### Your objective:
Track down each line below containing the string "switching" and copy it.

(Stored items from a collection)
——
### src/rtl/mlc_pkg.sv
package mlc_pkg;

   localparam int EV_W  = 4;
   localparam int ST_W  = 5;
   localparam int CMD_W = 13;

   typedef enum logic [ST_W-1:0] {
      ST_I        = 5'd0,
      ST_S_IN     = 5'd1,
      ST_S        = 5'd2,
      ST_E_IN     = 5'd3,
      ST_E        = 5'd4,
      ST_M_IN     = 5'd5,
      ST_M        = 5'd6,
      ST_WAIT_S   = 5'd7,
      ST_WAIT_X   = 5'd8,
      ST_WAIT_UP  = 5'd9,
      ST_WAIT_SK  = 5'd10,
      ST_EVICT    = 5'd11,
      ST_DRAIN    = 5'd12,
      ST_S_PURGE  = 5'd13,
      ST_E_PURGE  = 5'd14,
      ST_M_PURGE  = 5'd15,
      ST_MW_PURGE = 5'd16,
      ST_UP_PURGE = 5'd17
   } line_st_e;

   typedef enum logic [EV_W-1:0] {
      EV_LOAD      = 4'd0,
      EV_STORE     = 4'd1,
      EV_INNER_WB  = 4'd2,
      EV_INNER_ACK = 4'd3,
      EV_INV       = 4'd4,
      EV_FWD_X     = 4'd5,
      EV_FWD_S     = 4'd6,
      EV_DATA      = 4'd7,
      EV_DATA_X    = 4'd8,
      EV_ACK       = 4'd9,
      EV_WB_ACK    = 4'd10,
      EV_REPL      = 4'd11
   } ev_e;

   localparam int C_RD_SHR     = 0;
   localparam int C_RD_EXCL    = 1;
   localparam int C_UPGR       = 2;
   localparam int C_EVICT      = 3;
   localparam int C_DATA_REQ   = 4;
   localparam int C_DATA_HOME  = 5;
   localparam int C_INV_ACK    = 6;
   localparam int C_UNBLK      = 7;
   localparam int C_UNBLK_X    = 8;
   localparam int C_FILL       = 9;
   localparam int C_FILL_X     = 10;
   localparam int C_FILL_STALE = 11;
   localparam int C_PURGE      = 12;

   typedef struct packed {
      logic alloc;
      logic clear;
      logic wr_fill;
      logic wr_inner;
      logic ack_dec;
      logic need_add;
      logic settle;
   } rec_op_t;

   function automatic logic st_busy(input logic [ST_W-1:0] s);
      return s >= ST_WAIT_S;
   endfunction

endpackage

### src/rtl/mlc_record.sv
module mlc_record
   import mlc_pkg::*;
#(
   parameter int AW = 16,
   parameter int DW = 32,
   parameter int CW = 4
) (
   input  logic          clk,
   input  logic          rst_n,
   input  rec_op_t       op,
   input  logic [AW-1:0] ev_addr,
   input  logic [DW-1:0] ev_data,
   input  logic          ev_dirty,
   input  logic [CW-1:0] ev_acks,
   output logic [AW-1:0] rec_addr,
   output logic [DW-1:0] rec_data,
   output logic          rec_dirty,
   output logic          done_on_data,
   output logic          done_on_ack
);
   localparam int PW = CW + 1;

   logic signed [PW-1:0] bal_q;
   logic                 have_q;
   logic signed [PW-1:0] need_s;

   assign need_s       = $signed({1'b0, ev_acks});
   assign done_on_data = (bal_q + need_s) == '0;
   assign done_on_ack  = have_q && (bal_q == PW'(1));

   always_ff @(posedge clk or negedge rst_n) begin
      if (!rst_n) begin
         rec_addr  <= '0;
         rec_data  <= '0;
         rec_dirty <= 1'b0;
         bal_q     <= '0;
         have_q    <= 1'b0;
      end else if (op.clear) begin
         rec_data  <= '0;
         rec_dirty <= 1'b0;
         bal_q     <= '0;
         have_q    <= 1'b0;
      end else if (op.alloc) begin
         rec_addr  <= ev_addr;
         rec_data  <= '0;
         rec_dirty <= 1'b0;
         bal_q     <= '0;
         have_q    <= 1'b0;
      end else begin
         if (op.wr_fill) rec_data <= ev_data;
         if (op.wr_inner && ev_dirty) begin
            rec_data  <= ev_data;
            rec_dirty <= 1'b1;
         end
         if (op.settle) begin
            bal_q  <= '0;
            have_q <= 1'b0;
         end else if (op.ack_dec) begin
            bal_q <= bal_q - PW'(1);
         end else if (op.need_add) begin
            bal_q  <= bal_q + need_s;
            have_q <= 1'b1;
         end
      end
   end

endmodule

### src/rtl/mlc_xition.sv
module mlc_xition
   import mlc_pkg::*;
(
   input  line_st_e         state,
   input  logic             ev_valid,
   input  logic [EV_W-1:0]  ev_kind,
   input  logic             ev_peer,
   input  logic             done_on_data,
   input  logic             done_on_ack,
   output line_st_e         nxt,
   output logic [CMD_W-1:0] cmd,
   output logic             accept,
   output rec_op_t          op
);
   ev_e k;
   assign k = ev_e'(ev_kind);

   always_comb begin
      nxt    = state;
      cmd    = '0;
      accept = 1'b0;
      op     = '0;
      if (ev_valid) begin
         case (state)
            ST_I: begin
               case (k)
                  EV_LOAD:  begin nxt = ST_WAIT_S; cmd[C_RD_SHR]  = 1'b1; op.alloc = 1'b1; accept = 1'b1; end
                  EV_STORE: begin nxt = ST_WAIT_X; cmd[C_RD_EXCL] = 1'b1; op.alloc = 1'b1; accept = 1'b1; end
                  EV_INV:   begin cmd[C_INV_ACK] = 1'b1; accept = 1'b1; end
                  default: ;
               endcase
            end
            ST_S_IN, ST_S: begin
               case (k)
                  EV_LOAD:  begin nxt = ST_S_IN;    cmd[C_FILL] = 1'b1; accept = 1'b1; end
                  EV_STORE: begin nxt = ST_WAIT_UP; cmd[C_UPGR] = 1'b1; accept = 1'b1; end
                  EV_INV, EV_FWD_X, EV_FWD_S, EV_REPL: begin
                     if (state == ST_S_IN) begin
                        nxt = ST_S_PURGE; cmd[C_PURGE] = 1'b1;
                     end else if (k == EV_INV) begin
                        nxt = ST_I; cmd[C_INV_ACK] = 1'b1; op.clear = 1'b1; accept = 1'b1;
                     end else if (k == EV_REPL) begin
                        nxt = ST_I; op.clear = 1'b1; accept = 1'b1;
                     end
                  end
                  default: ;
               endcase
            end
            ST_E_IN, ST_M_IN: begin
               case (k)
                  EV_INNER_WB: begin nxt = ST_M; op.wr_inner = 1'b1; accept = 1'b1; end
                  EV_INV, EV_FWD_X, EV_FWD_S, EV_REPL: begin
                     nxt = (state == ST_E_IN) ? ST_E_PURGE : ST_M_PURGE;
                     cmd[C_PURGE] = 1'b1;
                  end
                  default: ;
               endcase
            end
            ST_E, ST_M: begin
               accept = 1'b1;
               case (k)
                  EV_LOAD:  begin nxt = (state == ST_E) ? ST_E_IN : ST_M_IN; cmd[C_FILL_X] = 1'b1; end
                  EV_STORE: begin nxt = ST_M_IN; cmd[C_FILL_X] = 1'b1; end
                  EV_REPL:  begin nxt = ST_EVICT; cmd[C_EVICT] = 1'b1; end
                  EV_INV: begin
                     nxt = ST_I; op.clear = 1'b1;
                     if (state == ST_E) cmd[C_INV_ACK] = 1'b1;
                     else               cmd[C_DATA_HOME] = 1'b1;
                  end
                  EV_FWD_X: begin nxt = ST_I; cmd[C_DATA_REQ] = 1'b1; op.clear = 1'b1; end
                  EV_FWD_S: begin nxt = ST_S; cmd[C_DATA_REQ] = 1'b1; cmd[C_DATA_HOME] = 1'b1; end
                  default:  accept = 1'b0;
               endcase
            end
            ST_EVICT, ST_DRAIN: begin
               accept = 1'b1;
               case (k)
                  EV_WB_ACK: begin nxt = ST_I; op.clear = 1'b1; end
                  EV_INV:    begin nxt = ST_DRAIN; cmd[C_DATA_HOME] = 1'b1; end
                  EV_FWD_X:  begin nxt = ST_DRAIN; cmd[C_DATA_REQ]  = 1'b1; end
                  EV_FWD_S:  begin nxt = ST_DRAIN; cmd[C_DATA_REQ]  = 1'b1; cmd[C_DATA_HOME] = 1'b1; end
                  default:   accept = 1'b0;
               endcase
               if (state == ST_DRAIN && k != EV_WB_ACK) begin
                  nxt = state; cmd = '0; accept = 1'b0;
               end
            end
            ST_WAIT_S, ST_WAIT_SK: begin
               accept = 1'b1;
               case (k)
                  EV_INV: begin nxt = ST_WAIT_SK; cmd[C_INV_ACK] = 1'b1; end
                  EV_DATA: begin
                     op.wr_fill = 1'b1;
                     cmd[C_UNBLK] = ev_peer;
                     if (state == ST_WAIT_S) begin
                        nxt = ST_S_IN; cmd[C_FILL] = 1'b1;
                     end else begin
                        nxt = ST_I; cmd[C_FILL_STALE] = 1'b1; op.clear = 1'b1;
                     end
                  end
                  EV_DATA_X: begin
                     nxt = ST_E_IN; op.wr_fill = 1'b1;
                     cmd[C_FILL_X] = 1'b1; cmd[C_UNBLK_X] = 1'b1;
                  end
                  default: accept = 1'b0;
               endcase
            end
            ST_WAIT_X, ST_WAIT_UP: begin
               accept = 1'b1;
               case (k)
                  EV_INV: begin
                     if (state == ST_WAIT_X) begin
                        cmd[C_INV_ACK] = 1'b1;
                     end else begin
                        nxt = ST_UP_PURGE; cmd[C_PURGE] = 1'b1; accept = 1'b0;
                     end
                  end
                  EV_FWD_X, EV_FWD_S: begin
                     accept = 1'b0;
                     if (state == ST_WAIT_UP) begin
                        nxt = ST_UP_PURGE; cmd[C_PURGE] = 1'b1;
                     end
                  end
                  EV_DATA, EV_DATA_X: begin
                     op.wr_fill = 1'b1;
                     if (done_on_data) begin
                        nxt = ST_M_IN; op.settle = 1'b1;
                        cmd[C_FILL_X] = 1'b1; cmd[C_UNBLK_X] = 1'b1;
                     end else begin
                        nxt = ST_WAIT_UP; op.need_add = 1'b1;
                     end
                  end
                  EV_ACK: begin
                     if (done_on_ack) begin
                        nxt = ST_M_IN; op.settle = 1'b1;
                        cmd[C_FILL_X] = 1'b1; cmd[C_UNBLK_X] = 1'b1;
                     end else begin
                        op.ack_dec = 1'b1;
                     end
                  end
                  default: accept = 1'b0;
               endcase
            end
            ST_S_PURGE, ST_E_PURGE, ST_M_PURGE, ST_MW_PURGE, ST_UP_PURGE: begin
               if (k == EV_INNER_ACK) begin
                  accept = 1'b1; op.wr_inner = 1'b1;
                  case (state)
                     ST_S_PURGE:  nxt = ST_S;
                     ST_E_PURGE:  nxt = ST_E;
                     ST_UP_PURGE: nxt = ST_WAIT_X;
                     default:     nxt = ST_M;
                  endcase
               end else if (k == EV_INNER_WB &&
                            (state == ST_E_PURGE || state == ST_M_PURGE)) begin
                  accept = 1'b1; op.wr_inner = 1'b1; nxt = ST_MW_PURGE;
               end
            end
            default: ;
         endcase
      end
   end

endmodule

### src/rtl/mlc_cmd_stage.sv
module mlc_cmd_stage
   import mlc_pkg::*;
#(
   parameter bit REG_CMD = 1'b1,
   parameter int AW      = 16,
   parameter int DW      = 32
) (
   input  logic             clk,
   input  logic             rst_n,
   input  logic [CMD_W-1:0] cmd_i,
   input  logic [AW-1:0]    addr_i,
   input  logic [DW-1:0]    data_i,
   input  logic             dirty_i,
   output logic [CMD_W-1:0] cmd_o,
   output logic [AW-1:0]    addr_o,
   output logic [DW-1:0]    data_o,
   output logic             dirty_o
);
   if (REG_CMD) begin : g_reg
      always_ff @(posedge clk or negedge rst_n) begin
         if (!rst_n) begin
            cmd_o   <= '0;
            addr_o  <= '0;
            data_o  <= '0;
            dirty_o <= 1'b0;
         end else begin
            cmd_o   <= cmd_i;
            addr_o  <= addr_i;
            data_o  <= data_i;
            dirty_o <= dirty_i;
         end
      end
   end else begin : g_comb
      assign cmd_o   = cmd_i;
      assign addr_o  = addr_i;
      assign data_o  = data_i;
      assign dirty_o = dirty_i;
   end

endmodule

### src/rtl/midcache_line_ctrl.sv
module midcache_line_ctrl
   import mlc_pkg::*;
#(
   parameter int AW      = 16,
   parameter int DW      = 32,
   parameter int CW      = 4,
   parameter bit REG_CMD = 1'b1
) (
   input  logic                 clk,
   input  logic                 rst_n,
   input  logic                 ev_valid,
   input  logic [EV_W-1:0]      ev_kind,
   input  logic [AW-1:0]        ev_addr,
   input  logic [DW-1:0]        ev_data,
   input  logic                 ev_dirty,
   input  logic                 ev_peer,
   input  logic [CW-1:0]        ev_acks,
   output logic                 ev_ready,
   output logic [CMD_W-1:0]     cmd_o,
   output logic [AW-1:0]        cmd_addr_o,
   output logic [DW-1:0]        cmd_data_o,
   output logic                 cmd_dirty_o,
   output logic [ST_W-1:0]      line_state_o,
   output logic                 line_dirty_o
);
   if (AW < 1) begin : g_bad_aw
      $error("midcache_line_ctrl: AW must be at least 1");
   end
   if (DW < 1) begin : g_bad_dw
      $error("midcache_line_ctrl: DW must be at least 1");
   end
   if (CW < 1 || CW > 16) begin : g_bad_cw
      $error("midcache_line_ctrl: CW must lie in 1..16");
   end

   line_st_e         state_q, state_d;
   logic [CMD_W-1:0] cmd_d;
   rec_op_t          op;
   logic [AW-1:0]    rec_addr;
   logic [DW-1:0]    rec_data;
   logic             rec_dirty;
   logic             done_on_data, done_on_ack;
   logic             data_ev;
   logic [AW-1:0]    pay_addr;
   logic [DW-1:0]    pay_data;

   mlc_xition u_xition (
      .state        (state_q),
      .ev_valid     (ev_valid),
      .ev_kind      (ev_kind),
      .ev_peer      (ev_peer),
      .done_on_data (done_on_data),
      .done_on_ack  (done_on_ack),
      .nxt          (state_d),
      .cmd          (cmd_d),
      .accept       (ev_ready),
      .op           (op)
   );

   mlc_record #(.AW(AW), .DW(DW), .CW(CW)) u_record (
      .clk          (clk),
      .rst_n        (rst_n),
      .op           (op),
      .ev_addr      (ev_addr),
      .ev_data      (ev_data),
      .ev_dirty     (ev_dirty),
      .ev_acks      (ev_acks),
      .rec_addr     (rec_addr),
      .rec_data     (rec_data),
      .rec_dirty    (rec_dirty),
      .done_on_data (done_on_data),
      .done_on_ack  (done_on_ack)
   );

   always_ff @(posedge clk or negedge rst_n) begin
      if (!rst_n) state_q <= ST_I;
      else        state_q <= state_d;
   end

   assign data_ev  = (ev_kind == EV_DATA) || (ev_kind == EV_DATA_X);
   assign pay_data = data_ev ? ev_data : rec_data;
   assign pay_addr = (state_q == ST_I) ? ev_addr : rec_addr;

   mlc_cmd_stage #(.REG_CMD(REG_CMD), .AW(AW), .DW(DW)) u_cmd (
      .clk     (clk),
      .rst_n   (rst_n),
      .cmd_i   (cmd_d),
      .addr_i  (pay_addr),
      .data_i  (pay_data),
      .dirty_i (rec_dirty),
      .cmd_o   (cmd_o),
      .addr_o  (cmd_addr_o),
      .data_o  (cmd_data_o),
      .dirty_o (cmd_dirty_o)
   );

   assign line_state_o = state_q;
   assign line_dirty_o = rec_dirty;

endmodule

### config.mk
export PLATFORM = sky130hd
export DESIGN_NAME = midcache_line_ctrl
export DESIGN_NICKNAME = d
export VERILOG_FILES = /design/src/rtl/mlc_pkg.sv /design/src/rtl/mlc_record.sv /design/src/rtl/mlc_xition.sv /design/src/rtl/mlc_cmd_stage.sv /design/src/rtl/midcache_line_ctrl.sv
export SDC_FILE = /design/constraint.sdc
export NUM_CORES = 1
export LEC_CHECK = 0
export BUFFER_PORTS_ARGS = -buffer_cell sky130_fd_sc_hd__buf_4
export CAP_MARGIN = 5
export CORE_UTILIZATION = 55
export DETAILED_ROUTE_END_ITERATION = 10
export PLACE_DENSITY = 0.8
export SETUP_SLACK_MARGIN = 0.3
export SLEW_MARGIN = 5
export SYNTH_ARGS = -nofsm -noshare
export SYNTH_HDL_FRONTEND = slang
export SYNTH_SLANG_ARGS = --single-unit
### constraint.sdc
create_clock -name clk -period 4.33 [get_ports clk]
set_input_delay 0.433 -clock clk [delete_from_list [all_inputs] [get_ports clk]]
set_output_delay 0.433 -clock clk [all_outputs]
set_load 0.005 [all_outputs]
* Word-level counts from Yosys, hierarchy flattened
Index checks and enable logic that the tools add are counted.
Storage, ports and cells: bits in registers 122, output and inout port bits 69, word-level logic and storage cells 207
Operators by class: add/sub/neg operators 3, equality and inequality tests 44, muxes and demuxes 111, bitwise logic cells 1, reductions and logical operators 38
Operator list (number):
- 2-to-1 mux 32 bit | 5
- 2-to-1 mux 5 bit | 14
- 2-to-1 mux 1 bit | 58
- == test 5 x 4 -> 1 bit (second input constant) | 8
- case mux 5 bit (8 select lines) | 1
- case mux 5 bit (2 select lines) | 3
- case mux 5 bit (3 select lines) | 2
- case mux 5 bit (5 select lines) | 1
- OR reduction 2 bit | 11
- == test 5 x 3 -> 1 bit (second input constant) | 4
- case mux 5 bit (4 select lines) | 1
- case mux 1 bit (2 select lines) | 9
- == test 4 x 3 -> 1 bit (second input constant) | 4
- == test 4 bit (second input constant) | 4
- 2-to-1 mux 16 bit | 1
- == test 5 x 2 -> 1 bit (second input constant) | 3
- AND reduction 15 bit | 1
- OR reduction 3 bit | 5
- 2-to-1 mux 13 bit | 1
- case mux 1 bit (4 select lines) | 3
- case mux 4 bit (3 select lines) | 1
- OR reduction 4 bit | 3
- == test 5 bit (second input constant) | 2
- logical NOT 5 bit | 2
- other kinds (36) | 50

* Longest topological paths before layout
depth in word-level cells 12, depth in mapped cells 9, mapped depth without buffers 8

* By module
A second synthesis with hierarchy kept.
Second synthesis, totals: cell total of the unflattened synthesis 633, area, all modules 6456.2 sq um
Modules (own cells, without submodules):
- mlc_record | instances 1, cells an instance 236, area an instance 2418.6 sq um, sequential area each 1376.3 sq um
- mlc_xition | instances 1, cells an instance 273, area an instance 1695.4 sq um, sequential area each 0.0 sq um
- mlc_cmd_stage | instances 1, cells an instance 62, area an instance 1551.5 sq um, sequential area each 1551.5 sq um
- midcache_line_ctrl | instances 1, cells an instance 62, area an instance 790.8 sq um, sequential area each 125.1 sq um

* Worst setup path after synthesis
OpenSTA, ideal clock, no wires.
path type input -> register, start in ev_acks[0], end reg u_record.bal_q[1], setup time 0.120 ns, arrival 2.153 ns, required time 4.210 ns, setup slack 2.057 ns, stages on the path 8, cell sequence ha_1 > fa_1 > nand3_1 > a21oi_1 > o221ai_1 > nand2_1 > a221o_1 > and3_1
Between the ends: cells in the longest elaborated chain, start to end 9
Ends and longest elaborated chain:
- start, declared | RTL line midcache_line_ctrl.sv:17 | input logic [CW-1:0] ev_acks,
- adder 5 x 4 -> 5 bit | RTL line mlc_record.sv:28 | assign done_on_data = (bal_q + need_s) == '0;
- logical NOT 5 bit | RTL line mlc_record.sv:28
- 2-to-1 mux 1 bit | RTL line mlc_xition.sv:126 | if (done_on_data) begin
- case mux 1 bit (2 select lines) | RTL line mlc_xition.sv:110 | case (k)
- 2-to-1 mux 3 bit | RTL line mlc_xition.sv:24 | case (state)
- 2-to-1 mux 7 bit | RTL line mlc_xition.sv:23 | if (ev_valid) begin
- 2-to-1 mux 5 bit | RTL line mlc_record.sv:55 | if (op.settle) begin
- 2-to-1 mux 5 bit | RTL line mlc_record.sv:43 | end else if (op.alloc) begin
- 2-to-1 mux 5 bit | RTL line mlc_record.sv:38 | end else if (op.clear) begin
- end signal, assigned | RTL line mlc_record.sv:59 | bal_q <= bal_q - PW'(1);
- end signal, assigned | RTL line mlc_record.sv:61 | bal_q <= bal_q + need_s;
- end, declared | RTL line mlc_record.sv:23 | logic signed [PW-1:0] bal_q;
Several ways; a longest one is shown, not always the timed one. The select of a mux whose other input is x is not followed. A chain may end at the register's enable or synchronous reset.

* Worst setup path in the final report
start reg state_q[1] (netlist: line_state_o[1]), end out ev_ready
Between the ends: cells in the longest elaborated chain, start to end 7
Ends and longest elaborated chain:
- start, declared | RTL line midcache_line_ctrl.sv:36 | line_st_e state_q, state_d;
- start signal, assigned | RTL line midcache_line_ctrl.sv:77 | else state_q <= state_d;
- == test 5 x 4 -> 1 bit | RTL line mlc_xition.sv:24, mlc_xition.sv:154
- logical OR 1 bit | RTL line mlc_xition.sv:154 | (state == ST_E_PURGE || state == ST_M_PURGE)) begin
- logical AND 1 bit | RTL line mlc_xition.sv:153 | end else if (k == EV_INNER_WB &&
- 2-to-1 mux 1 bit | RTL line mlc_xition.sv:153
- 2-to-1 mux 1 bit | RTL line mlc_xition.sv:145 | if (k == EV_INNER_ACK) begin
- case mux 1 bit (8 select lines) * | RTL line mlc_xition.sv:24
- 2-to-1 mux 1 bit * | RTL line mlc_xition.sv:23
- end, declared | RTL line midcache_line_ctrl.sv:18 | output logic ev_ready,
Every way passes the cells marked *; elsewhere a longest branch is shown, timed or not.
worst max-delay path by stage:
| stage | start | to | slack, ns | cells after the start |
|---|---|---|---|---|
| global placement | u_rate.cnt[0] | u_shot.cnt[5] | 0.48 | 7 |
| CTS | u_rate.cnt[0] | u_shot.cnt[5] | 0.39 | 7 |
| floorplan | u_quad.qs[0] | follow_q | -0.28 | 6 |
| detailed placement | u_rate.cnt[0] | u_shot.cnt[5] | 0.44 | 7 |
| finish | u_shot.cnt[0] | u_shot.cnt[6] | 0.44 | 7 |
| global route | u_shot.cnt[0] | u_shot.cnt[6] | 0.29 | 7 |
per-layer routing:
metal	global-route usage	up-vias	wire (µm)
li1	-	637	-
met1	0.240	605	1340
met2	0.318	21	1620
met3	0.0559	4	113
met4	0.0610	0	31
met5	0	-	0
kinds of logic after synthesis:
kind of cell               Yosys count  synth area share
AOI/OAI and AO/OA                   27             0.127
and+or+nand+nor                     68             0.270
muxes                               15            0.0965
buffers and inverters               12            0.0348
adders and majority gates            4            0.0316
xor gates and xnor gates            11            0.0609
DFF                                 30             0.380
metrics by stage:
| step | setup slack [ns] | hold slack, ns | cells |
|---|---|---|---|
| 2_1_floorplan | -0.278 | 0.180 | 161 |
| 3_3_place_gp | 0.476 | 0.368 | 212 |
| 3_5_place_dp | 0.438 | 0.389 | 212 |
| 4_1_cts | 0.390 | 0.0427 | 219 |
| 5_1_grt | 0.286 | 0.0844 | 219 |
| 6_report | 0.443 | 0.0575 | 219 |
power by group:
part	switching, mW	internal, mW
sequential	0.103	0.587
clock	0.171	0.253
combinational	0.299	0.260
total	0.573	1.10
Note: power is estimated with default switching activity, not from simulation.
——
### Result of the task:
part	switching, mW	internal, mW
Note: power is estimated with default switching activity, not from simulation.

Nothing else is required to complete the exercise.